Sitting in the kitchen of his south Canberra home, David Morrison laughs as he is presented with some blasts from his past - photographs of him on stage performing in Gilbert and Sullivan musicals while a student at St Edmund's College in the 1970s.
"I don't look very Japanese do I?," he said, laughing about his performance as Pooh-Bah in The Mikado.
"I particularly liked playing Wilfred [in The Yeoman of the Guard]. It's a lovely operetta because it's more sombre than the usual Gilbert and Sullivan and there's some beautiful music in it."
Much has been written about Lieutenant-General David Morrison as the former chief of army, the defence force reformer, the leader who told misbehaving troops to "get out", the advocate for equality and diversity.
But there is not so much about his early life, his time in Canberra, the city which he now plans never to leave and which he proudly represents as the 2016 ACT Australian of the Year, the honour bestowed earlier this month for his commitment to gender equality, diversity and inclusion.
The national capital actually provided some rare stability from his early teens to early 20s as he led the otherwise itinerant life of a defence force family.
His father, Major General Alan "Alby" Morrison, had joined the army at the end of World War Two and he and David would eventually become the first father and son generals in the history of the army.
After fighting in Korea, Alan Morrison was posted to Cairns where he met his future wife Margaret. David was born in Cairns in May, 1956 and the family moved to Canberra when he was about six weeks old.
From there, it was postings up and down the eastern seaboard and to England until 1970. Alan Morrison was finishing his stint in Vietnam and was to take up a post as an instructor at Duntroon in Canberra. His family was living in Adelaide at the time.
"I have memories of driving with my mother and my sister across the Hay Plain in an EH Holden which broke down," David said.
"Dad was still in Vietnam. We got to Canberra and it was blazing hot. Full of flies. Mum and dad bought a house in Mawson and I re-commenced my high school education and started at St Edmund's in 1970."
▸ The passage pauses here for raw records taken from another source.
==> job 2500: inputs <==
==> flow/design.v <==
`timescale 1ns/1ps
module e0 (x, y);
	input [31:0] x;
	output [31:0] y;
	assign y = {x[1:0],x[31:2]} ^ {x[12:0],x[31:13]} ^ {x[21:0],x[31:22]};
endmodule
module e1 (x, y);
	input [31:0] x;
	output [31:0] y;
	assign y = {x[5:0],x[31:6]} ^ {x[10:0],x[31:11]} ^ {x[24:0],x[31:25]};
endmodule
module ch (x, y, z, o);
	input [31:0] x, y, z;
	output [31:0] o;
	assign o = z ^ (x & (y ^ z));
endmodule
module maj (x, y, z, o);
	input [31:0] x, y, z;
	output [31:0] o;
	assign o = (x & y) | (z & (x | y));
endmodule
module s0 (x, y);
	input [31:0] x;
	output [31:0] y;
	assign y[31:29] = x[6:4] ^ x[17:15];
	assign y[28:0] = {x[3:0], x[31:7]} ^ {x[14:0],x[31:18]} ^ x[31:3];
endmodule
module s1 (x, y);
	input [31:0] x;
	output [31:0] y;
	assign y[31:22] = x[16:7] ^ x[18:9];
	assign y[21:0] = {x[6:0],x[31:17]} ^ {x[8:0],x[31:19]} ^ x[31:10];
endmodule
`timescale 1ns/1ps
module sha256_transform #(
	parameter LOOP = 6'd4
) (
	input clk,
	input feedback,
	input [5:0] cnt,
	input [255:0] rx_state,
	input [511:0] rx_input,
	output reg [255:0] tx_hash
);
	localparam Ks = {
		32'h428a2f98, 32'h71374491, 32'hb5c0fbcf, 32'he9b5dba5,
		32'h3956c25b, 32'h59f111f1, 32'h923f82a4, 32'hab1c5ed5,
		32'hd807aa98, 32'h12835b01, 32'h243185be, 32'h550c7dc3,
		32'h72be5d74, 32'h80deb1fe, 32'h9bdc06a7, 32'hc19bf174,
		32'he49b69c1, 32'hefbe4786, 32'h0fc19dc6, 32'h240ca1cc,
		32'h2de92c6f, 32'h4a7484aa, 32'h5cb0a9dc, 32'h76f988da,
		32'h983e5152, 32'ha831c66d, 32'hb00327c8, 32'hbf597fc7,
		32'hc6e00bf3, 32'hd5a79147, 32'h06ca6351, 32'h14292967,
		32'h27b70a85, 32'h2e1b2138, 32'h4d2c6dfc, 32'h53380d13,
		32'h650a7354, 32'h766a0abb, 32'h81c2c92e, 32'h92722c85,
		32'ha2bfe8a1, 32'ha81a664b, 32'hc24b8b70, 32'hc76c51a3,
		32'hd192e819, 32'hd6990624, 32'hf40e3585, 32'h106aa070,
		32'h19a4c116, 32'h1e376c08, 32'h2748774c, 32'h34b0bcb5,
		32'h391c0cb3, 32'h4ed8aa4a, 32'h5b9cca4f, 32'h682e6ff3,
		32'h748f82ee, 32'h78a5636f, 32'h84c87814, 32'h8cc70208,
		32'h90befffa, 32'ha4506ceb, 32'hbef9a3f7, 32'hc67178f2};
	genvar i;
	generate
		for (i = 0; i < 64/LOOP; i = i + 1) begin : HASHERS
			wire [511:0] W;
			wire [255:0] state;
			if(i == 0)
				sha256_digester U (
					.clk(clk),
					.k(Ks[32*(63-cnt) +: 32]),
					.rx_w(feedback ? W : rx_input),
					.rx_state(feedback ? state : rx_state),
					.tx_w(W),
					.tx_state(state)
				);
			else
				sha256_digester U (
					.clk(clk),
					.k(Ks[32*(63-LOOP*i-cnt) +: 32]),
					.rx_w(feedback ? W : HASHERS[i-1].W),
					.rx_state(feedback ? state : HASHERS[i-1].state),
					.tx_w(W),
					.tx_state(state)
				);
		end
	endgenerate
	always @ (posedge clk)
	begin
		if (!feedback)
		begin
			tx_hash[(((0)+1)*(32)-1):((0)*(32))] <= rx_state[(((0)+1)*(32)-1):((0)*(32))] + HASHERS[64/LOOP-6'd1].state[(((0)+1)*(32)-1):((0)*(32))];
			tx_hash[(((1)+1)*(32)-1):((1)*(32))] <= rx_state[(((1)+1)*(32)-1):((1)*(32))] + HASHERS[64/LOOP-6'd1].state[(((1)+1)*(32)-1):((1)*(32))];
			tx_hash[(((2)+1)*(32)-1):((2)*(32))] <= rx_state[(((2)+1)*(32)-1):((2)*(32))] + HASHERS[64/LOOP-6'd1].state[(((2)+1)*(32)-1):((2)*(32))];
			tx_hash[(((3)+1)*(32)-1):((3)*(32))] <= rx_state[(((3)+1)*(32)-1):((3)*(32))] + HASHERS[64/LOOP-6'd1].state[(((3)+1)*(32)-1):((3)*(32))];
			tx_hash[(((4)+1)*(32)-1):((4)*(32))] <= rx_state[(((4)+1)*(32)-1):((4)*(32))] + HASHERS[64/LOOP-6'd1].state[(((4)+1)*(32)-1):((4)*(32))];
			tx_hash[(((5)+1)*(32)-1):((5)*(32))] <= rx_state[(((5)+1)*(32)-1):((5)*(32))] + HASHERS[64/LOOP-6'd1].state[(((5)+1)*(32)-1):((5)*(32))];
			tx_hash[(((6)+1)*(32)-1):((6)*(32))] <= rx_state[(((6)+1)*(32)-1):((6)*(32))] + HASHERS[64/LOOP-6'd1].state[(((6)+1)*(32)-1):((6)*(32))];
			tx_hash[(((7)+1)*(32)-1):((7)*(32))] <= rx_state[(((7)+1)*(32)-1):((7)*(32))] + HASHERS[64/LOOP-6'd1].state[(((7)+1)*(32)-1):((7)*(32))];
		end
	end
endmodule
module sha256_digester (clk, k, rx_w, rx_state, tx_w, tx_state);
	input clk;
	input [31:0] k;
	input [511:0] rx_w;
	input [255:0] rx_state;
	output reg [511:0] tx_w;
	output reg [255:0] tx_state;
	wire [31:0] e0_w, e1_w, ch_w, maj_w, s0_w, s1_w;
	e0	e0_blk	(rx_state[(((0)+1)*(32)-1):((0)*(32))], e0_w);
	e1	e1_blk	(rx_state[(((4)+1)*(32)-1):((4)*(32))], e1_w);
	ch	ch_blk	(rx_state[(((4)+1)*(32)-1):((4)*(32))], rx_state[(((5)+1)*(32)-1):((5)*(32))], rx_state[(((6)+1)*(32)-1):((6)*(32))], ch_w);
	maj	maj_blk	(rx_state[(((0)+1)*(32)-1):((0)*(32))], rx_state[(((1)+1)*(32)-1):((1)*(32))], rx_state[(((2)+1)*(32)-1):((2)*(32))], maj_w);
	s0	s0_blk	(rx_w[63:32], s0_w);
	s1	s1_blk	(rx_w[479:448], s1_w);
	wire [31:0] t1 = rx_state[(((7)+1)*(32)-1):((7)*(32))] + e1_w + ch_w + rx_w[31:0] + k;
	wire [31:0] t2 = e0_w + maj_w;
	wire [31:0] new_w = s1_w + rx_w[319:288] + s0_w + rx_w[31:0];
	always @ (posedge clk)
	begin
		tx_w[511:480] <= new_w;
		tx_w[479:0] <= rx_w[511:32];
		tx_state[(((7)+1)*(32)-1):((7)*(32))] <= rx_state[(((6)+1)*(32)-1):((6)*(32))];
		tx_state[(((6)+1)*(32)-1):((6)*(32))] <= rx_state[(((5)+1)*(32)-1):((5)*(32))];
		tx_state[(((5)+1)*(32)-1):((5)*(32))] <= rx_state[(((4)+1)*(32)-1):((4)*(32))];
		tx_state[(((4)+1)*(32)-1):((4)*(32))] <= rx_state[(((3)+1)*(32)-1):((3)*(32))] + t1;
		tx_state[(((3)+1)*(32)-1):((3)*(32))] <= rx_state[(((2)+1)*(32)-1):((2)*(32))];
		tx_state[(((2)+1)*(32)-1):((2)*(32))] <= rx_state[(((1)+1)*(32)-1):((1)*(32))];
		tx_state[(((1)+1)*(32)-1):((1)*(32))] <= rx_state[(((0)+1)*(32)-1):((0)*(32))];
		tx_state[(((0)+1)*(32)-1):((0)*(32))] <= t1 + t2;
	end
endmodule
`timescale 1ns/1ps
module fpgaminer_top (clk, rst, midstate, data, mask, golden_nonce, golden_valid);
   parameter LOOP_LOG2 = 5;
   localparam [5:0] LOOP = (6'd1 << LOOP_LOG2);
   localparam [31:0] GOLDEN_NONCE_OFFSET = (32'd1 << (7 - LOOP_LOG2)) + 32'd1;
   input clk;
   input rst;
   input [255:0] midstate;
   input [95:0]  data;
   input [31:0]  mask;
   output reg [31:0] golden_nonce;
   output reg 	     golden_valid;
   reg [255:0] state;
   reg [511:0] data_r;
   reg [31:0]  nonce;
   wire        hash_clk = clk;
   wire [255:0] hash, hash2;
   reg [5:0] 	cnt;
   reg 		feedback;
   sha256_transform #(.LOOP(LOOP)) uut (
					.clk(hash_clk),
					.feedback(feedback),
					.cnt(cnt),
					.rx_state(state),
					.rx_input(data_r),
					.tx_hash(hash)
					);
   sha256_transform #(.LOOP(LOOP)) uut2 (
					 .clk(hash_clk),
					 .feedback(feedback),
					 .cnt(cnt),
					 .rx_state(256'h5be0cd191f83d9ab9b05688c510e527fa54ff53a3c6ef372bb67ae856a09e667),
					 .rx_input({256'h0000010000000000000000000000000000000000000000000000000080000000, hash}),
					 .tx_hash(hash2)
					 );
   reg [255:0] 	midstate_buf, data_buf;
   reg [31:0] 	mask_buf;
   reg 		is_golden_ticket;
   reg 		feedback_d1;
   reg [2:0] 	primed;
   wire [5:0] 	cnt_next;
   wire [31:0] 	nonce_next;
   wire 	feedback_next;
   wire 	reset = rst;
   assign cnt_next =  reset ? 6'd0 : (LOOP == 1) ? 6'd0 : (cnt + 6'd1) & (LOOP-1);
   assign feedback_next = (LOOP == 1) ? 1'b0 : (cnt_next != {(LOOP_LOG2){1'b0}});
   assign nonce_next =
		      reset ? 32'd0 :
		      feedback_next ? nonce : (nonce + 32'd1);
   always @ (posedge hash_clk)
     begin
	midstate_buf <= midstate;
	data_buf <= {160'd0, data};
	mask_buf <= mask;
	cnt <= cnt_next;
	feedback <= feedback_next;
	feedback_d1 <= feedback;
	state <= midstate_buf;
	data_r <= {384'h000002800000000000000000000000000000000000000000000000000000000000000000000000000000000080000000, nonce_next, data_buf[95:0]};
	nonce <= nonce_next;
	if (reset)
	  primed <= 3'd0;
	else if (!feedback_d1 && primed != 3'd6)
	  primed <= primed + 3'd1;
	is_golden_ticket <= ((hash2[255:224] & mask_buf) == 32'h00000000) && !feedback_d1 && (primed == 3'd6) && !reset;
	if(is_golden_ticket)
	  begin
	     if (LOOP == 1)
	       golden_nonce <= nonce - 32'd131;
	     else if (LOOP == 2)
	       golden_nonce <= nonce - 32'd66;
	     else
	       golden_nonce <= nonce - GOLDEN_NONCE_OFFSET;
	  end
	golden_valid <= is_golden_ticket && !reset;
     end
endmodule
==> flow/run.sh <==
#!/bin/bash
# the make line also repeats each setting of config.mk as NAME=value (left out here)
make -C /OpenROAD-flow-scripts/flow DESIGN_CONFIG=/design/flow/config.mk WORK_HOME=/design/flow/orfs CLKGATE_MAP_FILE= finish
==> flow/config.mk <==
export PLATFORM = sky130hd
export DESIGN_NAME = fpgaminer_top
export DESIGN_NICKNAME = fpgaminer_top
export VERILOG_FILES = /design/flow/design.v
export SDC_FILE = /design/flow/constraint.sdc
export NUM_CORES = 4
export LEC_CHECK = 0
export ABC_AREA = 1
export CAP_MARGIN = 20
export CORE_ASPECT_RATIO = 0.99
export CORE_MARGIN = 2
export CORE_UTILIZATION = 72
export CTS_CLUSTER_DIAMETER = 366
export CTS_CLUSTER_SIZE = 13
export MIN_ROUTING_LAYER = met1
export PLACE_DENSITY = 0.78
export SETUP_SLACK_MARGIN = 1.13
export SLEW_MARGIN = 25
==> flow/constraint.sdc <==
create_clock -name core_clock -period 10.8 [get_ports {clk}]
set_input_delay 2.1600 -clock core_clock [delete_from_list [all_inputs] [get_ports {clk}]]
set_output_delay 2.1600 -clock core_clock [all_outputs]
set_load 0.01 [all_outputs]
==> inputs of job 6550, as changes to job 2500 <==
ABC_AREA = not set   (was 1)
CORE_ASPECT_RATIO = not set   (was 0.99)
CORE_UTILIZATION = 45   (was 72)
CTS_CLUSTER_DIAMETER = not set   (was 366)
CTS_CLUSTER_SIZE = not set   (was 13)
MIN_ROUTING_LAYER = not set   (was met1)
PLACE_DENSITY = 0.6   (was 0.78)
SETUP_SLACK_MARGIN = not set   (was 1.13)
SLEW_MARGIN = 20   (was 25)
==> flow/constraint.sdc (replaced) <==
create_clock -name core_clock -period 10.9 [get_ports {clk}]
set_input_delay 2.1800 -clock core_clock [delete_from_list [all_inputs] [get_ports {clk}]]
set_output_delay 2.1800 -clock core_clock [all_outputs]
set_load 0.01 [all_outputs]
==> inputs of job 7286, as changes to job 2500 <==
ABC_AREA = not set   (was 1)
CORE_ASPECT_RATIO = not set   (was 0.99)
CORE_UTILIZATION = 27   (was 72)
CTS_CLUSTER_DIAMETER = not set   (was 366)
CTS_CLUSTER_SIZE = not set   (was 13)
MIN_ROUTING_LAYER = not set   (was met1)
PLACE_DENSITY = 0.6   (was 0.78)
SETUP_SLACK_MARGIN = not set   (was 1.13)
SLEW_MARGIN = 20   (was 25)
==> flow/constraint.sdc (replaced) <==
create_clock -name core_clock -period 10.9 [get_ports {clk}]
set_input_delay 2.1800 -clock core_clock [delete_from_list [all_inputs] [get_ports {clk}]]
set_output_delay 2.1800 -clock core_clock [all_outputs]
set_load 0.01 [all_outputs]
==> comparison <==
Job 2500 ended with an error in global routing (5_1_grt), error GRT-0116. Job 6550 finished clean. Job 7286 completed without violations. In job 7286 the critical path depth is higher than in job 6550, by 3. Wire length: job 6550 is lower than job 7286 (about 8%). Design area: job 7286 is higher than job 6550 (2.7%). Between job 7286 and job 6550, the lower setup slack is in job 6550 (gap 0.27 ns). Of job 7286 and job 6550, job 6550 has the higher core utilization (gap 20 points).
==> figures <==
item	job 7286	job 6550	job 2500
Netlist area before placement	0.189 sq mm	0.189 sq mm	0.195 sq mm
Area share, top type	0.408	0.408	0.396
Gate count after technology mapping	17000	17000	23300
Mean routed wirelength per cell	26.9 microns	28.6 microns	-
Register fraction of the total cell area	0.389	0.399	-
Tally of clock buffers in the finished layout	627	620	-
Outcome	complete, no violations	complete, no violations	stopped before the end
Failing step	-	-	global routing (5_1_grt)
Highest routed metal layer	met5	met5	-
Well-Tap Cells	9270	5520	-
Row count	307	238	189
Vertical die dimension	841 microns	652 microns	521 microns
The family made a commitment for David to finish his education at St Edmund's and he was also accepted into law at the Australian National University, giving him the rare eight continuous years in the one spot. He didn't finish law but he did complete an arts degree.
"I didn't study as hard as I should have and I had a great time. It actually shaped me," he said. "Those four pretty chaotic years were filled with eclectic life-learning as well as some of the great work that was taught to me by the staff at ANU.
"I only went into the army as a short-term career. I was broke and didn't want to stay in Canberra so I thought I'd join the army for a couple of years."
History shows he thrived in the army - "thoroughly loved it" - and rose to chief of army in 2011. There were moves back and forth to Canberra before that but David and his wife Gayle are now settled in the national capital. They love to bushwalk and ride bikes. They enjoy dining out.
"I think Canberra is a really liveable city....it's become quite an urbane and cosmopolitan place," he said.
"We'll stay here. A lot of my business takes me elsewhere but Canberra is very much home."
David has three sons from his first marriage - Tim, 31, is in IT; Sam, 29, is in communications; and Ben, 26, works a variety of jobs. He met Gayle in Brisbane and they were married in Canberra in 2002.
Since retiring this year after 36 years in the army, David has become chair of Diversity Council Australia, joined the board of anti-domestic violence organisation Our Watch and is advising corporate giants such as Deloitte Australia on equality, diversity and leadership.
"The life less regimented has turned out to be an exceptionally busy one but it's great because I feel I've got an opportunity to contribute more broadly than the military," he said.
"We talk about an egalitarian Australia and we are relative to so many parts of the world but we're not as free and we're not as equal as we'd like to be and we should be. There's nothing stopping us."